DrugDev on the Investigator Registry, Designing Innovative Solutions

By Clinical Informatics News Staff 

February 26, 2015 | Earlier this week, DrugDev announced that the company has been selected by TransCelerate BioPharma to develop and host the Investigator Registry, which will bring together investigator information in one place with one identifier: the DrugDev Golden Number. Having detailed profiles on investigators in one place will let participating TransCelerate members look at investigators’ study histories and performance metrics, and choose the right investigators to launch their trials.

Clinical Informatics News caught up with DrugDev President and CEO, Ibraheem Mahmood, for more details at the Summit for Clinical Ops Executives—SCOPE—this week in Orlando.

DrugDev has always believed that the future of clinical trials is about the investigator, Mahmood told us. Some people believe that patients will be doing trials on their own, he said, but we don’t. The company was started by physicians—Mahmood studied medicine—and believes the investigator is the crucial player in the clinical trials process.

When DrugDev was bidding for the chance to build the Investigator Registry, Mahmood said, it was the only company that approached the problem from the investigator’s perspective. Anyone can merge spreadsheets, the company contended, the technology is not hard. But not every tech company can really connect with the investigators.

Of course, Mahmood now admits, the technology was a lot more complicated than they realized. “We completely underestimated the security aspect!” he says. But after much development, the product that has emerged is one that he believes is technologically advanced while still retaining the investigator connection.

Investigator selection is based on local relationships and previous experience. The registry will expand a sponsor’s pool of contenders by allowing more investigators to differentiate themselves. As an investigator conducts more studies with TransCelerate member companies—TransCelerate is composed of more than 20 biopharmaceutical companies—more data is associated with the investigator’s Golden Number and his or her profile becomes more robust.

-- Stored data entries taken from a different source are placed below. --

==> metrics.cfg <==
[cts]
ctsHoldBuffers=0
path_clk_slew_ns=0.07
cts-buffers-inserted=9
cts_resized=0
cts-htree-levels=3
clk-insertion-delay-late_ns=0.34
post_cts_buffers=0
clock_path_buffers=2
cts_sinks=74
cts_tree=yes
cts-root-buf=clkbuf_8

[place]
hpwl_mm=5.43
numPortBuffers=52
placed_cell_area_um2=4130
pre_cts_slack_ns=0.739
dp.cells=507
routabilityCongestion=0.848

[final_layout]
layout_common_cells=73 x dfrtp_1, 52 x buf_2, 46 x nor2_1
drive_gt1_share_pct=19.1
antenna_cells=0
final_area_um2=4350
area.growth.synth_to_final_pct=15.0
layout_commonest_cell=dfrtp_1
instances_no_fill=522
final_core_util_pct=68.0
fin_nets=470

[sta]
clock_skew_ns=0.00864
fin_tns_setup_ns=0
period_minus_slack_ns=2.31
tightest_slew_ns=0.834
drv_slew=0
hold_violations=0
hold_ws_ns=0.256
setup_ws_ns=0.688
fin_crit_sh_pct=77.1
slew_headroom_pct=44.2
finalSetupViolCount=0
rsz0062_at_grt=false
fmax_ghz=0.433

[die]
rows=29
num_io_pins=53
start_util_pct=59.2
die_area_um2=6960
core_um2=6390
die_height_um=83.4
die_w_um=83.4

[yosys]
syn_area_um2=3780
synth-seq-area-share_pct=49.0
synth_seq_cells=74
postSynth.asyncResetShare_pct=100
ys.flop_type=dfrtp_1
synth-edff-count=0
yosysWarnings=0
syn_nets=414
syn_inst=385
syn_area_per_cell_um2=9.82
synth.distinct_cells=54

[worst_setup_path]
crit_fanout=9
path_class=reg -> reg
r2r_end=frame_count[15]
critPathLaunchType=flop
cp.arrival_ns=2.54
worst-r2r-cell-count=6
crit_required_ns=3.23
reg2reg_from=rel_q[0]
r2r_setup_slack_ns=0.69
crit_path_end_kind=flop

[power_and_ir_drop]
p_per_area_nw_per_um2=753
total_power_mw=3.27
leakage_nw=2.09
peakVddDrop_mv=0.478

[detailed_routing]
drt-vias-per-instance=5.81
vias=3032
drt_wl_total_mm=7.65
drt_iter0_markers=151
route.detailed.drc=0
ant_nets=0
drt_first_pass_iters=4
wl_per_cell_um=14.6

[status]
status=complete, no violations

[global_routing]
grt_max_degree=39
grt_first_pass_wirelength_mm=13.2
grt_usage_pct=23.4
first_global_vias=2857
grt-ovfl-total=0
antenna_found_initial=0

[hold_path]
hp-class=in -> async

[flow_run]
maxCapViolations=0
===== config.mk =====
export PLATFORM = sky130hd
export DESIGN_NAME = stopwatch_ctrl
export DESIGN_NICKNAME = d
export VERILOG_FILES = /design/src/rtl/stopwatch_ctrl.sv
export SDC_FILE = /design/constraint.sdc
export NUM_CORES = 1
export LEC_CHECK = 0
export BUFFER_PORTS_ARGS = -buffer_cell sky130_fd_sc_hd__buf_2
export CORE_MARGIN = 3
export CORE_UTILIZATION = 54
export CTS_CLUSTER_SIZE = 10
export DETAILED_ROUTE_END_ITERATION = 6
export HOLD_SLACK_MARGIN = 0.05
export PLACE_DENSITY = 0.82
export SETUP_SLACK_MARGIN = 0.4
export SKIP_LAST_GASP = 1
export SYNTH_ARGS = -nofsm -noshare
export SYNTH_HDL_FRONTEND = slang
export SYNTH_SLANG_ARGS = --single-unit
export TNS_END_PERCENT = 100

===== constraint.sdc =====
create_clock -name sys_clk -period 3.17 [get_ports sys_clk]
set_input_delay 0.4755 -clock sys_clk [delete_from_list [all_inputs] [get_ports sys_clk]]
set_output_delay 0.4755 -clock sys_clk [all_outputs]
set_load 0.01 [all_outputs]

===== src/rtl/stopwatch_ctrl.sv =====
// Stopwatch sequencing controller: BCD MM:SS count with run, pause and adjust
// modes, driven by level clocks from the divider and sampled in the sys_clk domain.
module stopwatch_ctrl (
  input  logic       sys_clk,
  input  logic       rst,
  input  logic       onehz_clk,
  input  logic       twohz_clk,
  input  logic       blink_clk,
  input  logic       pause_pulse,
  input  logic       adj_sw,
  input  logic       sel_sw,
  output logic [2:0] min_tens,
  output logic [3:0] min_ones,
  output logic [2:0] sec_tens,
  output logic [3:0] sec_ones,
  output logic       blank_min,
  output logic       blank_sec,
  output logic       paused,
  output logic       adjusting
);

  // state  | meaning
  // RUN    | count advances on each 1 Hz rising edge
  // PAUSED | count holds, all ticks ignored
  // ADJ    | selected field advances on each 2 Hz rising edge, no carry
  typedef enum logic [1:0] {
    ST_RUN    = 2'd0,
    ST_PAUSED = 2'd1,
    ST_ADJ    = 2'd2
  } state_t;

  state_t     state_q, state_d;
  logic       paused_q, paused_d;
  logic       onehz_q, twohz_q;
  logic [2:0] min_tens_q, min_tens_d, sec_tens_q, sec_tens_d;
  logic [3:0] min_ones_q, min_ones_d, sec_ones_q, sec_ones_d;
  logic       blank_min_q, blank_min_d, blank_sec_q, blank_sec_d;
  logic       one_rise, two_rise;
  logic [7:0] sec_inc, min_inc;

  // Returns {carry, tens, ones} for a modulo-60 BCD increment.
  function automatic logic [7:0] bcd_inc(input logic [2:0] tens, input logic [3:0] ones);
    if (ones != 4'd9)      bcd_inc = {1'b0, tens, ones + 4'd1};
    else if (tens != 3'd5) bcd_inc = {1'b0, tens + 3'd1, 4'd0};
    else                   bcd_inc = {1'b1, 3'd0, 4'd0};
  endfunction

  assign one_rise = onehz_clk & ~onehz_q;
  assign two_rise = twohz_clk & ~twohz_q;
  assign sec_inc  = bcd_inc(sec_tens_q, sec_ones_q);
  assign min_inc  = bcd_inc(min_tens_q, min_ones_q);

  always_comb begin
    state_d    = state_q;
    paused_d   = paused_q ^ pause_pulse;
    min_tens_d = min_tens_q;
    min_ones_d = min_ones_q;
    sec_tens_d = sec_tens_q;
    sec_ones_d = sec_ones_q;

    if (adj_sw)        state_d = ST_ADJ;
    else if (paused_d) state_d = ST_PAUSED;
    else               state_d = ST_RUN;

    case (state_q)
      ST_RUN: begin
        if (one_rise) begin
          {sec_tens_d, sec_ones_d} = sec_inc[6:0];
          if (sec_inc[7]) {min_tens_d, min_ones_d} = min_inc[6:0];
        end
      end
      ST_ADJ: begin
        if (two_rise) begin
          if (sel_sw) {sec_tens_d, sec_ones_d} = sec_inc[6:0];
          else        {min_tens_d, min_ones_d} = min_inc[6:0];
        end
      end
      default: ;
    endcase

    blank_min_d = (state_q == ST_ADJ) & ~sel_sw & blink_clk;
    blank_sec_d = (state_q == ST_ADJ) &  sel_sw & blink_clk;
  end

  always_ff @(posedge sys_clk) begin
    if (rst) begin
      state_q     <= ST_RUN;
      paused_q    <= 1'b0;
      // Track the live levels so a high input at release is not a tick.
      onehz_q     <= onehz_clk;
      twohz_q     <= twohz_clk;
      min_tens_q  <= 3'd0;
      min_ones_q  <= 4'd0;
      sec_tens_q  <= 3'd0;
      sec_ones_q  <= 4'd0;
      blank_min_q <= 1'b0;
      blank_sec_q <= 1'b0;
    end else begin
      state_q     <= state_d;
      paused_q    <= paused_d;
      onehz_q     <= onehz_clk;
      twohz_q     <= twohz_clk;
      min_tens_q  <= min_tens_d;
      min_ones_q  <= min_ones_d;
      sec_tens_q  <= sec_tens_d;
      sec_ones_q  <= sec_ones_d;
      blank_min_q <= blank_min_d;
      blank_sec_q <= blank_sec_d;
    end
  end

  assign min_tens  = min_tens_q;
  assign min_ones  = min_ones_q;
  assign sec_tens  = sec_tens_q;
  assign sec_ones  = sec_ones_q;
  assign blank_min = blank_min_q;
  assign blank_sec = blank_sec_q;
  assign paused    = paused_q;
  assign adjusting = (state_q == ST_ADJ);

endmodule


Word-level counts from Yosys, hierarchy flattened
Cells that the tools add are included.

word-level totals
  output and inout port bits = 18
  logic and storage cells = 64
  input bits = 8
  bits in registers = 21

cells by class
  bitwise logic cells = 10
  equal/unequal tests = 10
  $add $sub $neg = 4
  muxes and demuxes = 24
  reductions and logical operators = 5

operators by type and width
  kind                   number
  $mux W4                7
  $mux W3                7
  $mux W8                2
  $pmux W4 S2            2
  $mux W7                2
  $pmux W3 S2            2
  $add A4 B1 Y4 const B  2
  $ne A2 B2 Y1 const B   4
  $ne A4 B4 Y1 const B   2
  $add A3 B1 Y3 const B  2
  $and A1 B1 Y1          6
  $ne A3 B3 Y1 const B   2
  $reduce_and A5 Y1      1
  $reduce_and A4 Y1      1
  $not A1 Y1             3
  $eq A2 B2 Y1 const B   1
  $logic_not A2 Y1       1
  $mux W2                1
  $ne A2 B1 Y1 const B   1
  $reduce_bool A2 Y1     1
  $reduce_or A2 Y1       1
  $mux W1                1
  $xor A1 B1 Y1          1

Longest topological paths before layout
Gate-level depths: netlist (run 1).

  depth after elaboration = 6
  mapped depth = 5
  depth with buffers taken out = 4

Worst setup path before layout (run 1)
Ideal clock, no wire load.

  path kind = input-to-reg
  start = in onehz_clk
  end = reg sec_tens_q[0], in the netlist sec_tens[0]
  data required time = 3.049 ns
  arrival time = 1.985 ns
  setup time = 0.121 ns
  cell stages on the path = 4
  setup slack = 1.065 ns
  buffers on the path = 0
  cell sequence = or3b_4 a2111oi_4 and4b_1 mux2_2

between the ends
  longest elaborated chain between the ends = 3

ends and longest elaborated chain
  item                                RTL line  RTL
  start: declaration                  6         input logic onehz_clk,
  $and A1 B1 Y1                       48        assign one_rise = onehz_clk & ~onehz_q;
  $ne A2 B2 Y1 (no source line)       n/a
  $reduce_and A4 Y1 (no source line)  n/a
  end signal: assignment              105       sec_tens_q <= sec_tens_d;
  end: declaration                    35        logic [2:0] min_tens_q, min_tens_d, sec_tens_q, sec_tens_d;

No other way between the ends.
A chain may end at the register's enable or synchronous reset.

Worst setup path in the final report (run 1)
  start = reg state_q[1]
  end = reg min_tens_q[1], in the netlist min_tens[1]

between the ends
  longest elaborated chain between the ends = 3
  elaborated cells between the ends (all ways) = 9
  classes of those cells = eq/ne (5); mux (1); reduce/logical (3)

ends and longest elaborated chain
  item                                                         RTL line  RTL
  start: declaration                                           32        state_t state_q, state_d;
  start signal: assignment                                     99        state_q <= state_d;
  $eq A2 B2 Y1 or $logic_not A2 Y1 (tied branches)             65        case (state_q)
  $ne A2 B1 Y1 (no source line), or another cell as far along  n/a
  $reduce_and A5 Y1 (no source line)                           n/a
  end signal: assignment                                       103       min_tens_q <= min_tens_d;
  end: declaration                                             35

Several ways; a longest one is shown, not always the timed one.

==> impl_metrics.csv, run 1 <==
group,metric,value,unit
sta,slew_viol_final,0,
pwr,net-switching-power,110.2,uW
sta,hold_viol,0,
global_routing,globalRoute.totalOverflow,0,
synthesis,synth_cell_types,37,
cts,clkSinkCount,21,
synthesis,synthTopCellsByArea,"dfxtp_1 (43%), nand2_1 (3.5%), mux2_2 (3.5%), mux2i_1 (3.1%), nor3_1 (3.1%)",
cts,cts_tree,"done",
route,drtPass1Iterations,4,
die,rows,14,
cts,h-tree-depth,1,
synthesis,syn_area_per_cell,9.231,um^2
die,boundaryPins,26,
route,wirelength,2005,um
sta,tightestPinTransition,0.7024,ns
route,routedWlPerCell,12.94,um
global_routing,grt_max_degree,21,
cts,ctsHoldBuffers,0,
worst_setup_path,reg2reg_slack,1.0,ns
die,die_area,0.002359,mm^2
route,wl_met3,88,um
global_routing,grt_pass1_wl,3491,um
route,drc,0,
synthesis,ys_warn_count,0,
cts,cts_buffers,3,
route,num_vias,843,
worst_setup_path,worst_path_max_delay_cell,"nor3b_1",
die,core_area,0.001612,mm^2
route,met2_length,979,um
route,highest_layer,"met4",
place,gp_congestion,0.7467,
finish,nets,140,
synthesis,netlist.area_leader.share,0.4297,
sta,slew_headroom,0.5307,
global_routing,grt_pass1_vias,753,
route,drt_iter0_markers,17,
worst_hold_path,min_to,"onehz_q",
finish,n_antenna_cell,0,
sta,timing.final.crit_share,0.6861,
sta,fin_setup_tns,0,ns
synthesis,netlist_area,978.4,um^2
die,initial_utilization,0.6071,
worst_hold_path,min-delay-start,"onehz_clk",
finish,drive_gt1_frac,0.3053,
finish,ff_latch_area,420.4,um^2
synthesis,synthCells,106,
synthesis,synth_seq_area_share,0.4297,
die,die_h,48.57,um
pwr,power.leakage,0.4651,nW
pwr,p_per_area,391.8,mW/mm^2
cts,post-cts-setup-buffers,0,
cts,cts_resized,0,
pwr,peakVddDrop,0.4851,mV
worst_setup_path,path_class,"reg -> reg",
synthesis,yosysTopAreaCell,"dfxtp_1",
status,outcome,"finished clean",
synthesis,async_flop_share,0,
worst_setup_path,reg2reg_from,"state_q[1]",
synthesis,syn_nets,114,
synthesis,synth_edf_count,0,
sta,finalSetupViolCount,0,
cts,ctsRootBufferMaster,"clkbuf_4",
worst_setup_path,reg2reg_depth,4,
worst_hold_path,hold_path.class,"in -> reg",
pwr,p_int,337.9,uW
worst_setup_path,worstPathRequired,3.36,ns
worst_setup_path,cp.arrival,2.37,ns
route,via_per_inst,5.439,
pwr,power.share.clock,0.284,
worst_setup_path,crit_fanout,9,
run,max_cap_viol_count,0,
synthesis,synth_top_flop_cell,"dfxtp_1",
sta,whs,0.2820,ns
die,fp.dieW,48.57,um
global_routing,grt_util_all_layers,0.1836,
route,antenna_left,0,
worst_setup_path,slowest_delay,0.61,ns
pwr,power_frac_comb,0.097,
sta,max_freq,0.4598,GHz
finish,area_growth,16.88,%
place,hpwlAfterDp,1455,um
sta,rsz0062_at_grt,"false",
pwr,switching_share,0.2459,
finish,fill_cells,137,
worst_setup_path,cp-start-kind,"flip-flop",
worst_hold_path,whs_path_depth,1,
worst_setup_path,worstSetupEndpointType,"flip-flop",
cts,clk_latency,0.30,ns
place,numPortBuffers,25,
worst_setup_path,path_cells,"nor3b_1 -> a31oi_1 -> nor3_1 -> mux2_2",
cts,clk_pin_slew_worst_paths,0.11,ns
global_routing,antenna_found_initial,0,
synthesis,synth-seq-cells,21,
route,wl_met1,911,um
cts,clockBufferDepth,2,
pwr,p_seq_frac,0.619,
finish,multi_input_comb_area,515.5,um^2
sta,fin_skew,0.007657,ns
worst_setup_path,reg2reg_to,"min_tens[1]",
sta,period_minus_slack,2.175,ns
## per-stage QoR
step	area [um^2]	setup WS, ns	instances	power, mW	utilization
2_1_floorplan	978.4	1.065	106	0.3123	-
3_3_place_gp	1117	0.8994	151	0.3246	0.6933
4_1_cts	1144	1.012	155	0.4509	0.7096
6_report	1144	0.9951	155	0.4481	0.7096
5_1_grt	1144	0.8862	155	0.4684	0.7096
3_5_place_dp	1117	0.8672	151	0.3266	0.6933
## kinds of logic after synthesis
kind of cell | count (synthesis) | share of synthesized area
AND/OR/NAND/NOR | 47 | 0.2813
flip-flops | 21 | 0.4297
AO/OA/AOI/OAI | 19 | 0.1624
buffers and inverters | 11 | 0.04347
multiplexers | 6 | 0.06522
XOR/XNOR | 2 | 0.01791
## flip-flops by register name, summed over array words and instances, names as in the netlist
| name | count |
|---|---|
| sec_tens | 3 |
| blank_sec | 1 |
| state_q | 2 |
| min_ones | 4 |
| min_tens | 3 |
| blank_min | 1 |
| paused | 1 |
| onehz_q | 1 |
| sec_ones | 4 |
| twohz_q | 1 |
## layout make-up
type,count,share of cell area
well taps,24,0.02626
inverters,7,0.02298
repair buffers,25,0.1094
flip-flops and latches,21,0.3676
multi-input cells,74,0.4508
clock buffers,4,0.02298
## critical path, delay by kind of cell (launching register included)
kind | cells | cell delay, ns
mux | 1 | 0.39
flops | 1 | 0.42
compound gates | 1 | 0.28
simple gates | 2 | 0.98
## cell usage in the layout, fill, tap and decap left out, drive strengths merged, types with 2 or more instances in the layout
| cell | count |
|---|---|
| a211o | 2 |
| a211oi | 2 |
| a21oi | 4 |
| a31o | 2 |
| buf | 25 |
| clkbuf | 4 |
| dfxtp | 21 |
| inv | 6 |
| mux2 | 3 |
| mux2i | 3 |
| nand2 | 9 |
| nand2b | 3 |
| nand3 | 2 |
| nand3b | 2 |
| nor2 | 8 |
| nor2b | 4 |
| nor3 | 6 |
| nor3b | 2 |
| nor4bb | 2 |
| o21ai | 3 |
| o311ai | 2 |
| xnor2 | 2 |
## routing by layer
metal  track usage  up-vias
li1              -      435
met1        0.2319      384
met2        0.3165       20
met3       0.03374        4
met4       0.05687        0
met5             0        -
## power by group through the flow
stage	clock, mW	sequential, mW	combinational [mW]
detailed placement	0	0.283	0.0434
CTS	0.130	0.277	0.0439
global route	0.140	0.279	0.0492
global placement	0	0.283	0.0419
floorplan	0	0.283	0.0289
finish	0.127	0.277	0.0434
## worst max path at each step
stage          slack (ns)     endpoint  depth (start not counted)       start
2_1_floorplan        1.06  sec_tens[0]                          4   onehz_clk
3_3_place_gp         0.90  sec_tens[0]                          5   onehz_clk
3_5_place_dp         0.87  sec_tens[0]                          5   onehz_clk
4_1_cts              1.01  min_tens[1]                          4  state_q[1]
5_1_grt              0.89  min_tens[1]                          4  state_q[1]
6_report              1.0  min_tens[1]                          4  state_q[1]
## cell usage after synthesis, types with 2 or more instances
library cell,number
nor3_1,6
mux2_2,3
nor4bb_1,2
mux2i_1,3
a21oi_1,4
o21ai_0,3
nor2b_1,4
nor3b_1,2
nand3b_1,2
nand2_1,9
nand3_1,2
nor2_1,8
o311ai_0,2
xnor2_1,2
a31o_2,2
inv_1,6
a211oi_1,2
nand2b_1,3
buf_1,2
dfxtp_1,21
a211o_2,2
Power figures use the tool's default switching activity.
==> inputs of run 2 (changes only) <==
ABC_AREA = 1   (was default)
CORE_UTILIZATION = 46   (was 54)
PLACE_DENSITY = 0.73   (was 0.82)
clock period = 1.8 ns   (was 3.17 ns; I/O delays follow)
==> impl_metrics.csv, run 2 <==
group,metric,value,unit
status,outcome,"finished clean",
synthesis,yosys-top-cells-count,"nand2_1 (33), dfxtp_1 (21), inv_1 (15), nand3_1 (15), nor2_1 (15)",
route,drt_iter0_markers,17,
synthesis,syn_nets,156,
cts,clkSinkCount,21,
worst_setup_path,cp_common_cell,"inv_2",
finish,final_common_cell,"nand2_1",
worst_setup_path,path_class,"reg -> out",
route,drtPass1Iterations,4,
worst_setup_path,path_cells,"inv_2 -> nand2_2 -> inv_2 -> buf_2",
synthesis,netlist.area_leader.share,0.3893,
cts,h-tree-depth,1,
global_routing,grt_max_degree,15,
place,numPortBuffers,25,
run,max_cap_viol_count,0,
die,core_area,0.002082,mm^2
synthesis,synth_seq_area_share,0.3893,
worst_setup_path,worstSetupEndpointType,"primary output",
worst_setup_path,slowest_delay,0.34,ns
sta,hold_viol,0,
worst_setup_path,cp.arrival,1.02,ns
place,hpwlAfterDp,1624,um
synthesis,ys_warn_count,0,
sta,rsz0062_at_grt,"false",
worst_setup_path,cpLargestDelayFamily,"flip-flops",
sta,slew_headroom,0.8259,
finish,fill_cells,200,
die,boundaryPins,26,
route,antenna_left,0,
global_routing,antenna_found_initial,0,
worst_hold_path,hold_path.class,"in -> reg",
route,num_vias,981,
worst_setup_path,crit_buf_inv,3,
cts,cts_tree,"done",
synthesis,syn_area_per_cell,7.296,um^2
cts,clockBufferDepth,2,
finish,drive_gt1_frac,0.3029,
synthesis,synthTopCellsByArea,"dfxtp_1 (39%), nand2_1 (11%), nand3_1 (7.0%), a21oi_1 (5.6%), inv_1 (5.2%)",
sta,slew_viol_final,0,
global_routing,globalRoute.totalOverflow,0,
route,wl_met3,106,um
sta,finalSetupViolCount,0,
sta,period_minus_slack,1.291,ns
sta,whs,0.07963,ns
synthesis,synth_edf_count,0,
global_routing,grt_pass1_wl,3870,um
finish,layout_common_cells,"nand2_1 (33), buf_2 (25), dfxtp_1 (19)",
sta,timing.final.crit_share,0.7172,
global_routing,grt_util_all_layers,0.1756,
synthesis,synth_top_flop_cell,"dfxtp_1",
finish,nets,184,
synthesis,synthCells,148,
cts,cts_buffers,3,
worst_setup_path,cp-start-kind,"flip-flop",
route,met2_length,997,um
die,die_area,0.002965,mm^2
finish,utilization,0.6040,
finish,area_growth,16.45,%
cts,post-cts-setup-buffers,0,
worst_setup_path,crit_fanout,5,
route,drc,0,
pwr,peakVddDrop,0.3803,mV
global_routing,grt_pass1_vias,968,
cts,clk_latency,0.30,ns
synthesis,netlist_area,0.001080,mm^2
synthesis,async_flop_share,0,
route,wl_met1,889,um
pwr,p_total,839.1,uW
route,highest_layer,"met4",
die,initial_utilization,0.5186,
synthesis,synth.most_common_cell,"nand2_1",
finish,n_antenna_cell,0,
worst_setup_path,worst_path_max_delay_cell,"dfxtp_1",
sta,fin_skew,0.007123,ns
route,routedWlPerCell,9.995,um
route,via_per_inst,4.856,
route,wirelength,2019,um
worst_setup_path,worstPathRequired,1.53,ns
sta,tightestPinTransition,0.2608,ns
sta,max_freq,0.7747,GHz
die,die_h,54.45,um
cts,clk_pin_slew_worst_paths,0.11,ns
sta,fin_setup_tns,0,ns
synthesis,yosysTopAreaCell,"dfxtp_1",
pwr,power.leakage,0.5545,nW
place,gp_congestion,0.7332,
die,rows,16,
die,fp.dieW,54.45,um
synthesis,synth_cell_types,24,
cts,ctsRootBufferMaster,"clkbuf_4",
pwr,p_per_area,667.3,mW/mm^2
synthesis,synth-seq-cells,21,
==> run 2: cell count changes after synthesis, sizes merged, moves of 8 or more <==
cell | before | now
nand2 | 9 | 40
nor2 | 8 | 23
inv | 6 | 20
nand3 | 2 | 16
a21oi | 4 | 12
==> run 2: repair_timing <==
item | 4_1_cts | 5_1_grt
setup endpoints to repair | 0 | 5
hold buffers | 0 | 0
gates resized for setup | 0 | 3
==> run 2: per-layer routing <==
metal  vias to the layer above  GRT usage
met4                         0    0.04979
met1                       433     0.2027
met5                         -          0
met2                        20     0.3227
li1                        524          -
met3                         4    0.03542
==> run 2: metrics by stage <==
stage | cells | cell area, um^2 | worst slack (ns)
2_1_floorplan | 148 | 1080 | 0.6041
3_5_place_dp | 198 | 1224 | 0.5154
4_1_cts | 202 | 1250 | 0.4865
3_3_place_gp | 198 | 1224 | 0.5507
5_1_grt | 202 | 1257 | 0.4053
6_report | 202 | 1257 | 0.5091
==> run 2: power by group <==
group	internal (mW)	switching (mW)
registers	0.480	0.0158
clock network	0.0863	0.136
logic	0.0440	0.0769
total	0.610	0.229
==> run 2: worst paths after layout <==
kind	end	start	slack [ns]	cells after the start
max	adjusting	state_q[0]	0.51	4
min	onehz_q	onehz_clk	0.08	1
max reg2reg	min_tens[0]	min_ones[0]	0.56	7
min reg2reg	sec_ones[3]	sec_ones[3]	0.50	2
==> run 2: logic make-up (layout without fill, tap and decap cells) <==
| logic type | Yosys count | in the layout | synth area share |
|---|---|---|---|
| buffers and inverters | 22 | 49 | 0.08342 |
| DFF | 21 | 21 | 0.3893 |
| and+or+nand+nor | 83 | 83 | 0.4056 |
| xor gates and xnor gates | 4 | 4 | 0.03245 |
| AOI/OAI and AO/OA | 18 | 18 | 0.08923 |
==> run 2: cell type report <==
class | count | area (um^2) | area share
inverters | 20 | 75.07 | 0.05970
multi-input cells | 105 | 574.3 | 0.4567
repair buffers | 25 | 125.1 | 0.09950
clock buffers | 4 | 26.28 | 0.02090
well taps | 27 | 33.78 | 0.02687
flip-flops and latches | 21 | 422.9 | 0.3363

DrugDev’s goal, and tagline, is to enable more trials. More trials mean more successful therapies available to patients. The company’s vision for that is larger than just an investigator registry. DrugDev has made two recent strategic acquisitions. In 2013, the company acquired CFS Clinical, a grant payment company and provider of contract and regulatory document management services. In 2014, the company acquired TrialNetworks, an award-winning trial optimization platform. Together, the three groups enable sponsors to choose investigators, pay them, and start sites.

The company is on its way, Mahmood said, to being able to offer full clinical trial operations solutions to make trials more efficient and effective.

And what might those solutions look like? Mahmood opened the keynote session at SCOPE on Wednesday and gave a rundown of what he believes clinical trials technologies should look like.

In order to change the industry, he said, solutions need to be lovely. They need to be beautiful in addition to working beautifully. Mahmood mentioned goBalto as an example of a solution that is beautifully designed.

They also need to be ready to implement. Mahmood advocates making the solutions that are needed and putting them into play. He highlighted several companies he believes are actively innovating including ePharmaSolutions, Accenture Life Sciences, Cognizant, and ACRES.

And finally, Mahmood acknowledged that no one—not sponsors, not CROs, not investigators—really wants to learn new processes. Changing behaviors requires incentives. It’s up to the innovative solutions providers to offer a little cake, he suggested.